** Task data follows **

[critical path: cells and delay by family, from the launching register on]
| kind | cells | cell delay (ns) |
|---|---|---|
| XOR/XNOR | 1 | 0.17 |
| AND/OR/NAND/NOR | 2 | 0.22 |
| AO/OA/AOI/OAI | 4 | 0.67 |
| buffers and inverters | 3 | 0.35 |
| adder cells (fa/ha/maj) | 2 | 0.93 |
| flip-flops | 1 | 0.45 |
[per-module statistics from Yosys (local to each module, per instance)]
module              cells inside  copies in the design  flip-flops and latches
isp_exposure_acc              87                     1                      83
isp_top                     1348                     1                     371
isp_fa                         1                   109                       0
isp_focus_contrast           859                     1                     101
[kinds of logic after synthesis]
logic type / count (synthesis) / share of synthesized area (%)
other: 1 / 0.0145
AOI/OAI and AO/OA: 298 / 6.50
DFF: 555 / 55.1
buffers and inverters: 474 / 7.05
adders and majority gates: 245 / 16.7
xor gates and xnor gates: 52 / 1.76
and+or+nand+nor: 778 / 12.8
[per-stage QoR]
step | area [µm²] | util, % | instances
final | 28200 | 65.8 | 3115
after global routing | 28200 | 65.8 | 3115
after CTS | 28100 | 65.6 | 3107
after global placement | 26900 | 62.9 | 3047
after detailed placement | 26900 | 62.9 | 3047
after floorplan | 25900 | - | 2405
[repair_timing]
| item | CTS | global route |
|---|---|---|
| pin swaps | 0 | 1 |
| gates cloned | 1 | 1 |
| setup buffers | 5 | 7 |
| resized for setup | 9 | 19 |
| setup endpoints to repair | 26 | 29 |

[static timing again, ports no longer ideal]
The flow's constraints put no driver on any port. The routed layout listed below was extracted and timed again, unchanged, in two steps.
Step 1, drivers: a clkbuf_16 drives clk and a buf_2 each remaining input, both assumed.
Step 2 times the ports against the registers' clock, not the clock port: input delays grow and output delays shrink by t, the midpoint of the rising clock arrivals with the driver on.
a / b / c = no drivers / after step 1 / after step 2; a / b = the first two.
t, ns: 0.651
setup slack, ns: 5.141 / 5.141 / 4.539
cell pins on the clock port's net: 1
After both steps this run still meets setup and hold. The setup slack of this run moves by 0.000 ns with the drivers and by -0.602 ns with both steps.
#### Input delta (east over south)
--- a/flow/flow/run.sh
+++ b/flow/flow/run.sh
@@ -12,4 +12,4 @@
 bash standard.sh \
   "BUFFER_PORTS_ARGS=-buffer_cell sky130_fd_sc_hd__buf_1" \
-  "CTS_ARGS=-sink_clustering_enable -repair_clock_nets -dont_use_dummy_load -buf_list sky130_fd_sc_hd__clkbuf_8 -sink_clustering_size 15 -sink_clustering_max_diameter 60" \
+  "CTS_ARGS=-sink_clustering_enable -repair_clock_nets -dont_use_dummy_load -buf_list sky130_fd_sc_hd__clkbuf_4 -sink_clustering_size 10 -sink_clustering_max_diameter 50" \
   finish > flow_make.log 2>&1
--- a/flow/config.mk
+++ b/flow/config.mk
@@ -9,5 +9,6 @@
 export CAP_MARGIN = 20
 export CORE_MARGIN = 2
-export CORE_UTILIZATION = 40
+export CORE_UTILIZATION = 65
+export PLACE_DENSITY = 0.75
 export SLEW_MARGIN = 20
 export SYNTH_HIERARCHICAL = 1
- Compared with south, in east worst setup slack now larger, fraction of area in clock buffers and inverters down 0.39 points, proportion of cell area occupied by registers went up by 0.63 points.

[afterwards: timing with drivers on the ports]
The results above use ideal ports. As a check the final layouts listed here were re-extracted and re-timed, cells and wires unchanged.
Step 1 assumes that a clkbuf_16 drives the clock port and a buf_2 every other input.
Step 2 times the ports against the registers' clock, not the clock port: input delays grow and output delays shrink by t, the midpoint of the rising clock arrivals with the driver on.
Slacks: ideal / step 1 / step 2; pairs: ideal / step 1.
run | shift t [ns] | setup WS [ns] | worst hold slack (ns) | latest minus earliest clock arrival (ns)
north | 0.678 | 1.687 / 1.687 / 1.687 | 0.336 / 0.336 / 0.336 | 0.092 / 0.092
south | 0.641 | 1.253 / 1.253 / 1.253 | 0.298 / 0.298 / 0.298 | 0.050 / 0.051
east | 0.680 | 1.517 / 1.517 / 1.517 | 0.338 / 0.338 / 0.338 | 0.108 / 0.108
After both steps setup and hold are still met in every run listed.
From an optimization exercise on the open Yosys and OpenROAD flow, aimed at small area, a short achievable clock period and few clock cycles per item; shortcuts taken in it are not production practice. Where RTL was checked, it was by simulation tests only, not by an equivalence proof against the original. Power is estimated from default activity; no workload was simulated.

Setup of run A:
==> module bf_tape, before the edit <==
module bf_tape #(
  parameter int DATA_W = 8,
  parameter int ADDR_W = 8,
  parameter int DEPTH  = 2**ADDR_W
) (
  input  logic              clk,
  input  logic              rst_n,
  input  logic              cmd_valid,
  output logic              cmd_ready,
  input  logic [2:0]        cmd_op,
  input  logic [DATA_W-1:0] cmd_data,
  output logic [DATA_W-1:0] cell_out,
  output logic              cell_zero,
  output logic [ADDR_W-1:0] ptr_out,
  output logic              err
);
  localparam logic [2:0] OP_NOP = 3'd0, OP_INC = 3'd1, OP_DEC = 3'd2, OP_RIGHT = 3'd3,
                         OP_LEFT = 3'd4, OP_WRITE = 3'd5, OP_ADD = 3'd6, OP_CLEAR_ALL = 3'd7;
  localparam int NH = 16;    
  localparam int NL = 16;    
  logic [ADDR_W-1:0] ptr;
  logic [NH-1:0]     ph;     
  logic [NL-1:0]     pl;     
  logic [DATA_W-1:0] cur, nb_r, nb_l;
  logic              zero_q;
  logic              err_q;
  logic              clr_pend;
  logic              ready_q;
  logic [NH-1:0] wh;
  logic [NL-1:0] wl;
  assign wh = ph | {NH{clr_pend}};
  assign wl = pl | {NL{clr_pend}};
  logic [DATA_W-1:0] wdata;
  assign wdata = clr_pend ? '0 : cur;
  logic [DEPTH-1:0][DATA_W-1:0] cells;
  logic [DEPTH-1:0]             rsel;    
  for (genvar i = 0; i < DEPTH; i++) begin : g_cell
    localparam int IM = (i + DEPTH - 2) % DEPTH;
    localparam int IP = (i + 2) % DEPTH;
    always_ff @(posedge clk)
      if (wh[i / NL] && wl[i % NL]) cells[i] <= wdata;
    assign rsel[i] = (ph[IM / NL] && pl[IM % NL]) || (ph[IP / NL] && pl[IP % NL]);
  end
  logic [DATA_W-1:0] rd_b0, rd_b1;
  always_comb begin
    rd_b0 = '0;
    rd_b1 = '0;
    for (int i = 0; i < DEPTH; i++) begin
      if ((i >> 2) & 1) rd_b1 = rd_b1 | (cells[i] & {DATA_W{rsel[i]}});
      else              rd_b0 = rd_b0 | (cells[i] & {DATA_W{rsel[i]}});
    end
  end
  logic              p2_hi;
  logic [DATA_W-1:0] rd_p2, rd_m2;
  assign p2_hi = ptr[2] ^ ptr[1];
  assign rd_p2 = clr_pend ? '0 : (p2_hi ? rd_b1 : rd_b0);
  assign rd_m2 = clr_pend ? '0 : (p2_hi ? rd_b0 : rd_b1);
  logic accept, at_last, at_first;
  assign accept   = cmd_valid && ready_q;
  assign at_last  = ph[NH-1] && pl[NL-1];
  assign at_first = ph[0] && pl[0];
  logic mv_r, mv_l, clr, oob;
  assign mv_r = accept && cmd_op == OP_RIGHT && !at_last;
  assign mv_l = accept && cmd_op == OP_LEFT  && !at_first;
  assign clr  = accept && cmd_op == OP_CLEAR_ALL;
  assign oob  = accept && ((cmd_op == OP_RIGHT && at_last) || (cmd_op == OP_LEFT && at_first));
  logic [DATA_W-1:0] cur_nx;
  logic              zero_nx;
  logic [DATA_W-1:0] cur_inc, cur_dec, neg_cur;
  logic [ADDR_W-1:0] ptr_inc, ptr_dec, ptr_neg;
  bf_tape_step #(.W(DATA_W)) u_cur_step (.a(cur), .inc(cur_inc), .dec(cur_dec), .neg(neg_cur));
  logic [DATA_W-1:0] cur_add;
  bf_tape_add #(.W(DATA_W)) u_add (.a(cur), .b(cmd_data), .y(cur_add));
  bf_tape_step #(.W(ADDR_W)) u_ptr_step (.a(ptr), .inc(ptr_inc), .dec(ptr_dec), .neg(ptr_neg));
  always_comb begin
    cur_nx  = cur;
    zero_nx = zero_q;
    if (accept) begin
      case (cmd_op)
        OP_INC:       begin cur_nx = cur_inc;          zero_nx = (cur == '1); end
        OP_DEC:       begin cur_nx = cur_dec;          zero_nx = (cur == DATA_W'(1)); end
        OP_WRITE:     begin cur_nx = cmd_data;         zero_nx = (cmd_data == '0); end
        OP_ADD:       begin cur_nx = cur_add;            zero_nx = (cmd_data == neg_cur); end
        OP_RIGHT:     if (!at_last)  begin cur_nx = nb_r; zero_nx = (nb_r == '0); end
        OP_LEFT:      if (!at_first) begin cur_nx = nb_l; zero_nx = (nb_l == '0); end
        OP_CLEAR_ALL: begin cur_nx = '0; zero_nx = 1'b1; end
        default: ;
      endcase
    end
  end
  always_ff @(posedge clk or negedge rst_n) begin
    if (!rst_n) begin
      ph       <= NH'(1);
      pl       <= NL'(1);
      clr_pend <= 1'b1;
      ready_q  <= 1'b0;
    end else begin
      ready_q  <= 1'b1;
      clr_pend <= clr;
      if (clr) begin
        ph <= NH'(1);
        pl <= NL'(1);
      end else if (mv_r) begin
        pl <= {pl[NL-2:0], pl[NL-1]};
        if (pl[NL-1]) ph <= {ph[NH-2:0], ph[NH-1]};
      end else if (mv_l) begin
        pl <= {pl[0], pl[NL-1:1]};
        if (pl[0]) ph <= {ph[0], ph[NH-1:1]};
      end
    end
  end
  always_ff @(posedge clk) begin
    if (!ready_q) begin
      ptr    <= '0;
      cur    <= '0;
      nb_r   <= '0;
      nb_l   <= '0;
      zero_q <= 1'b1;
      err_q  <= 1'b0;
    end else begin
      cur    <= cur_nx;
      zero_q <= zero_nx;
      if (oob) err_q <= 1'b1;
      if (clr) begin
        ptr  <= '0;
        nb_r <= '0;
        nb_l <= '0;
      end else if (mv_r) begin
        ptr  <= ptr_inc;
        nb_l <= cur;
        nb_r <= rd_p2;
      end else if (mv_l) begin
        ptr  <= ptr_dec;
        nb_r <= cur;
        nb_l <= rd_m2;
      end
    end
  end
  assign cmd_ready = ready_q;
  assign cell_out  = cur;
  assign cell_zero = zero_q;
  assign ptr_out   = ptr;
  assign err       = err_q;
endmodule
Settings: LEC_CHECK=0, ABC_AREA=1, CAP_MARGIN=20, CORE_MARGIN=2, CORE_UTILIZATION=60, CTS_CLUSTER_DIAMETER=100, CTS_CLUSTER_SIZE=25, SETUP_SLACK_MARGIN=3.5, SLEW_MARGIN=40, SYNTH_HIERARCHICAL=1, SYNTH_MINIMUM_KEEP_SIZE=0; clock period 6.0 ns.
run.sh (not shown) runs the stock make flow with config.mk's settings and CLKGATE_MAP_FILE= SYNTH_SCRIPT=/design/flow/synth_recipe.tcl, a recipe that flattens the netlist after the stock synthesis.
In summary, run A completed successfully, with a layout that passed the timing, DRC and antenna checks.
Testbench counts of run A, summed over its fixed seeds: cycles 48,048, items 48,032.
Background: an optimization exercise with open tools, aiming at small area and a short achievable clock period. Do not read the settings as production practice. Function was checked by simulation only, so behaviour that the tests miss may differ from the original. Power is estimated from default activity; no workload was simulated.

**design/flow/config.mk**
```make
export PLATFORM = sky130hd
export DESIGN_NAME = bru_bht
export DESIGN_NICKNAME = bru_bht
export VERILOG_FILES = /design/flow/design.v
export SDC_FILE = /design/flow/constraint.sdc
export NUM_CORES = 4
export LEC_CHECK = 0
export CAP_MARGIN = 20
export CORE_MARGIN = 2
export CORE_UTILIZATION = 40
export SLEW_MARGIN = 20
```
**design/flow/constraint.sdc**
```tcl
create_clock -name core_clock -period 12.0 [get_ports {clk_i}]
set_input_delay 2.4000 -clock core_clock [delete_from_list [all_inputs] [get_ports {clk_i}]]
set_output_delay 2.4000 -clock core_clock [all_outputs]
set_load 0.01 [all_outputs]
```
**design/flow/design.v**
```verilog
package bru_pkg;
  localparam logic [2:0] F3_BEQ  = 3'b000;
  localparam logic [2:0] F3_BNE  = 3'b001;
  localparam logic [2:0] F3_BLT  = 3'b100;
  localparam logic [2:0] F3_BGE  = 3'b101;
  localparam logic [2:0] F3_BLTU = 3'b110;
  localparam logic [2:0] F3_BGEU = 3'b111;
  localparam logic [1:0] CNT_SNT = 2'b00;
  localparam logic [1:0] CNT_WNT = 2'b01;
  localparam logic [1:0] CNT_WT  = 2'b10;
  localparam logic [1:0] CNT_ST  = 2'b11;
  typedef enum logic {S_INIT, S_RUN} state_t;
  function automatic logic [1:0] sat_update(input logic [1:0] cnt, input logic taken);
    logic [1:0] res;
    res = cnt;
    if (taken) begin
      if (cnt != CNT_ST) res = cnt + 2'd1;
    end else begin
      if (cnt != CNT_SNT) res = cnt - 2'd1;
    end
    sat_update = res;
  endfunction
endpackage
module bru_cmp #(
  parameter int XLEN = 32
) (
  input  logic [XLEN-1:0] rs1,
  input  logic [XLEN-1:0] rs2,
  output logic            eq,
  output logic            lt,
  output logic            ltu
);
  logic [XLEN:0] sub;
  logic          ovf;
  assign sub = {1'b0, rs1} + {1'b0, ~rs2} + {{XLEN{1'b0}}, 1'b1};
  assign ovf = (rs1[XLEN-1] ^ rs2[XLEN-1]) & (sub[XLEN-1] ^ rs1[XLEN-1]);
  assign eq  = (sub[XLEN-1:0] == '0);
  assign lt  = sub[XLEN-1] ^ ovf;
  assign ltu = ~sub[XLEN];
endmodule
module bru_bht #(
  parameter int XLEN      = 32,
  parameter int BHT_DEPTH = 64,
  parameter int TAG_W     = 8
) (
  input  logic            clk_i,
  input  logic            rst_i,
  input  logic [XLEN-1:0] if_pc_i,
  output logic            if_pred_taken_o,
  output logic [XLEN-1:0] if_pred_target_o,
  input  logic            ex_valid_i,
  input  logic [XLEN-1:0] ex_pc_i,
  input  logic [XLEN-1:0] rs1_data_i,
  input  logic [XLEN-1:0] rs2_data_i,
  input  logic            is_br_i,
  input  logic            is_uncbr_i,
  input  logic [2:0]      funct3_i,
  input  logic [XLEN-1:0] ex_target_i,
  input  logic            ex_pred_taken_i,
  input  logic [XLEN-1:0] ex_pred_target_i,
  output logic            true_br_decision_o,
  output logic            mispredict_o,
  output logic [XLEN-1:0] redirect_pc_o,
  output logic            busy_o
);
  localparam int IDX_W = $clog2(BHT_DEPTH);
  localparam logic [XLEN-1:0] PC_STEP = XLEN'(4);
  localparam logic [IDX_W-1:0] LAST_IDX = IDX_W'(BHT_DEPTH - 1);
  logic [1:0]       cnt_mem   [BHT_DEPTH];
  logic             valid_mem [BHT_DEPTH];
  logic [TAG_W-1:0] tag_mem   [BHT_DEPTH];
  logic [XLEN-1:0]  tgt_mem   [BHT_DEPTH];
  bru_pkg::state_t           state_reg, state_next;
  logic [IDX_W-1:0] ptr_reg, ptr_next;
  logic             eq, lt, ltu, cond, taken;
  logic [IDX_W-1:0] if_idx, ex_idx;
  logic [TAG_W-1:0] if_tag, ex_tag;
  logic             hit, upd_en, init_wr;
  logic [1:0]       cnt_new;
  bru_cmp #(.XLEN(XLEN)) u_cmp (
    .rs1 (rs1_data_i),
    .rs2 (rs2_data_i),
    .eq  (eq),
    .lt  (lt),
    .ltu (ltu)
  );
  always_comb begin
    cond = 1'b0;
    case (funct3_i)
      bru_pkg::F3_BEQ:  cond = eq;
      bru_pkg::F3_BNE:  cond = ~eq;
      bru_pkg::F3_BLT:  cond = lt;
      bru_pkg::F3_BGE:  cond = ~lt;
      bru_pkg::F3_BLTU: cond = ltu;
      bru_pkg::F3_BGEU: cond = ~ltu;
      default: cond = 1'b0;
    endcase
  end
  assign taken              = is_uncbr_i | (is_br_i & cond);
  assign true_br_decision_o = taken;
  assign mispredict_o       = ex_valid_i &
                              ((taken != ex_pred_taken_i) |
                               (taken & (ex_pred_target_i != ex_target_i)));
  assign redirect_pc_o      = taken ? ex_target_i : ex_pc_i + PC_STEP;
  assign busy_o = rst_i | (state_reg == bru_pkg::S_INIT);
  assign if_idx = if_pc_i[IDX_W+1:2];
  assign if_tag = if_pc_i[IDX_W+TAG_W+1:IDX_W+2];
  assign ex_idx = ex_pc_i[IDX_W+1:2];
  assign ex_tag = ex_pc_i[IDX_W+TAG_W+1:IDX_W+2];
  assign hit              = valid_mem[if_idx] & (tag_mem[if_idx] == if_tag);
  assign if_pred_taken_o  = ~busy_o & hit & cnt_mem[if_idx][1];
  assign if_pred_target_o = if_pred_taken_o ? tgt_mem[if_idx] : if_pc_i + PC_STEP;
  always_comb begin
    state_next = state_reg;
    ptr_next   = ptr_reg;
    case (state_reg)
      bru_pkg::S_INIT: begin
        ptr_next = ptr_reg + 1'b1;
        if (ptr_reg == LAST_IDX) state_next = bru_pkg::S_RUN;
      end
      default: ;
    endcase
  end
  always_ff @(posedge clk_i) begin
    if (rst_i) begin
      state_reg <= bru_pkg::S_INIT;
      ptr_reg   <= '0;
    end else begin
      state_reg <= state_next;
      ptr_reg   <= ptr_next;
    end
  end
  assign init_wr = ~rst_i & (state_reg == bru_pkg::S_INIT);
  assign upd_en  = ex_valid_i & ~busy_o & (is_br_i | is_uncbr_i);
  assign cnt_new = is_uncbr_i ? bru_pkg::CNT_ST : bru_pkg::sat_update(cnt_mem[ex_idx], taken);
  always_ff @(posedge clk_i) begin
    if (init_wr) begin
      cnt_mem[ptr_reg]   <= bru_pkg::CNT_WNT;
      valid_mem[ptr_reg] <= 1'b0;
      tag_mem[ptr_reg]   <= '0;
      tgt_mem[ptr_reg]   <= '0;
    end else if (upd_en) begin
      cnt_mem[ex_idx] <= cnt_new;
      if (taken) begin
        valid_mem[ex_idx] <= 1'b1;
        tag_mem[ex_idx]   <= ex_tag;
        tgt_mem[ex_idx]   <= ex_target_i;
      end
    end
  end
endmodule
```
**design/flow/run.sh**
```bash
#!/bin/bash
# synth_recipe.tcl (not shown) runs the flow's synth.tcl, then flattens the netlist and writes it again
# the make line also repeats each setting of config.mk as NAME=value (left out here)
make -C /OpenROAD-flow-scripts/flow DESIGN_CONFIG=/design/flow/config.mk WORK_HOME=/design/flow/orfs CLKGATE_MAP_FILE= SYNTH_SCRIPT=/design/flow/synth_recipe.tcl finish
```
==> flow_metrics.tcl <==
set metrics [dict create \
    timing.rr.start "state_reg" \
    cp_max_fo 74 \
    setup_viol 0 \
    powerDensity_mw_per_mm2 156 \
    finalNetCount 5799 \
    min_to "ptr_reg[1]" \
    max_slew_margin 0.167 \
    die_h_um 530 \
    largest_reg_flops 2048 \
    tns_ns 0 \
    die-area_sq_mm 0.281 \
    fmaxAchievable_mhz 87.8 \
    largestRegisters "tgt_mem: 2048 flops, tag_mem: 512 flops, cnt_mem: 128 flops" \
    yosys.area.top_type_share 0.746 \
    place_congestion 0.836 \
    drt_iter0_markers 8394 \
    syn2layout_area_growth_pct 15.8 \
    hpwl_um 185000 \
    async_reset_ff_frac 0 \
    synth_edf_count 2752 \
    r2r_end "tgt_mem[53][30]" \
    rr_worst_depth 6 \
    critical_path_class "in2out" \
    regArea_sq_mm 0.0828 \
    fin_skew_ns 0.0304 \
    netlist_instances 5091 \
    wl_per_cell_um 35.7 \
    ant_nets 0 \
    numCtsBuffers 292 \
    synthTopCellsByArea "edfxtp_1 75%, mux4_2 18%, nand2_1 0.79%" \
    row_count 193 \
    post_cts_buffers 0 \
    cp.arrival_ns 8.99 \
    rrSetupSlack_ns 7.82 \
    cpPeakStageDelay_ns 0.62 \
    hp-class "reg2reg" \
    finalHoldViolCount 0 \
    cts_max_level 5 \
    regMostFlops "tgt_mem" \
    ctsLongestPathBuffers 4 \
    required_ns 9.60 \
    ioPinCount 269 \
    nFillCells 22800 \
    grt_pass1_wl_um 464000 \
    clock_latency_ns 0.94 \
    cts_tree "done" \
    route.detailed.drc 0 \
    post-route-min-period_ns 11.39 \
    portBuffers 268 \
    synthesis.nets 5329 \
    num_vias 57800 \
    vias_per_cell 6.10 \
    drt-total-wl_um 339000 \
    slowest_stage "inv_4" \
    peakVddDrop_uv 139 \
    synthTopCellsByCount "2,752 x edfxtp_1, 867 x mux4_2, 233 x nand2_1, 143 x nor2_1, 136 x clkbuf_1" \
    clk_pin_slew_ns 0.07 \
    ys_seq_elements 2759 \
    outcome "no timing/DRC/antenna violations" \
    grt_max_degree 134 \
    p_total_mw 20.0 \
    synth_area_sq_mm 0.111 \
    cts_resized 0 \
    grt_overflow_total 0 \
    yosysMostFrequentCell "edfxtp_1" \
    core_sq_mm 0.276 \
    grt_antenna_before_repair 17 \
    cts_root_buf "clkbuf_16" \
    synth_area_per_cell_sq_um 21.8 \
    clock_sinks 2759 \
    initial_core_util 0.401 \
    fin_crit_sh 0.949 \
    ctsHoldBuffers 0 \
    grt_pass1_vias 57200 \
    yosys.area.top_type "edfxtp_1" \
    tightest_slew_ns 1.24 \
    maxSlewViolCount 0 \
    synth_ff_type "edfxtp_1" \
    rsz0062_at_grt "no" \
    cap_violations 0 \
    hp-start "ptr_reg[1]" \
    layout-drive-gt1-share 0.273 \
    grt_usage 0.240 \
    drt_pre_antenna_iters 7 \
    ys_seq_area_frac 0.747 \
    multi_input_area_sq_mm 0.0272 \
    ys_warn_count 1 \
    die_w_um 530 \
    cp-end-kind "output pin" \
    whs_path_depth 2 \
    total_leakage_power_nw 45.6 \
    cp-start-kind "input pin" \
    synth.distinct_cells 78 \
]
## where the power goes
| group | total [mW] | internal (mW) | switching, mW |
|---|---|---|---|
| Sequential | 10.5 | 10.5 | 0.00884 |
| Combinational | 0.922 | 0.380 | 0.542 |
| Clock | 8.58 | 4.96 | 3.62 |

** End of Task data **

# [What you need to do]
Set down exactly the lines that begin the records and continue through the line bearing "[kinds of logic after synthesis]"; include both ends.

# [Solved problem]
[critical path: cells and delay by family, from the launching register on]
| kind | cells | cell delay (ns) |
|---|---|---|
| XOR/XNOR | 1 | 0.17 |
| AND/OR/NAND/NOR | 2 | 0.22 |
| AO/OA/AOI/OAI | 4 | 0.67 |
| buffers and inverters | 3 | 0.35 |
| adder cells (fa/ha/maj) | 2 | 0.93 |
| flip-flops | 1 | 0.45 |
[per-module statistics from Yosys (local to each module, per instance)]
module              cells inside  copies in the design  flip-flops and latches
isp_exposure_acc              87                     1                      83
isp_top                     1348                     1                     371
isp_fa                         1                   109                       0
isp_focus_contrast           859                     1                     101
[kinds of logic after synthesis]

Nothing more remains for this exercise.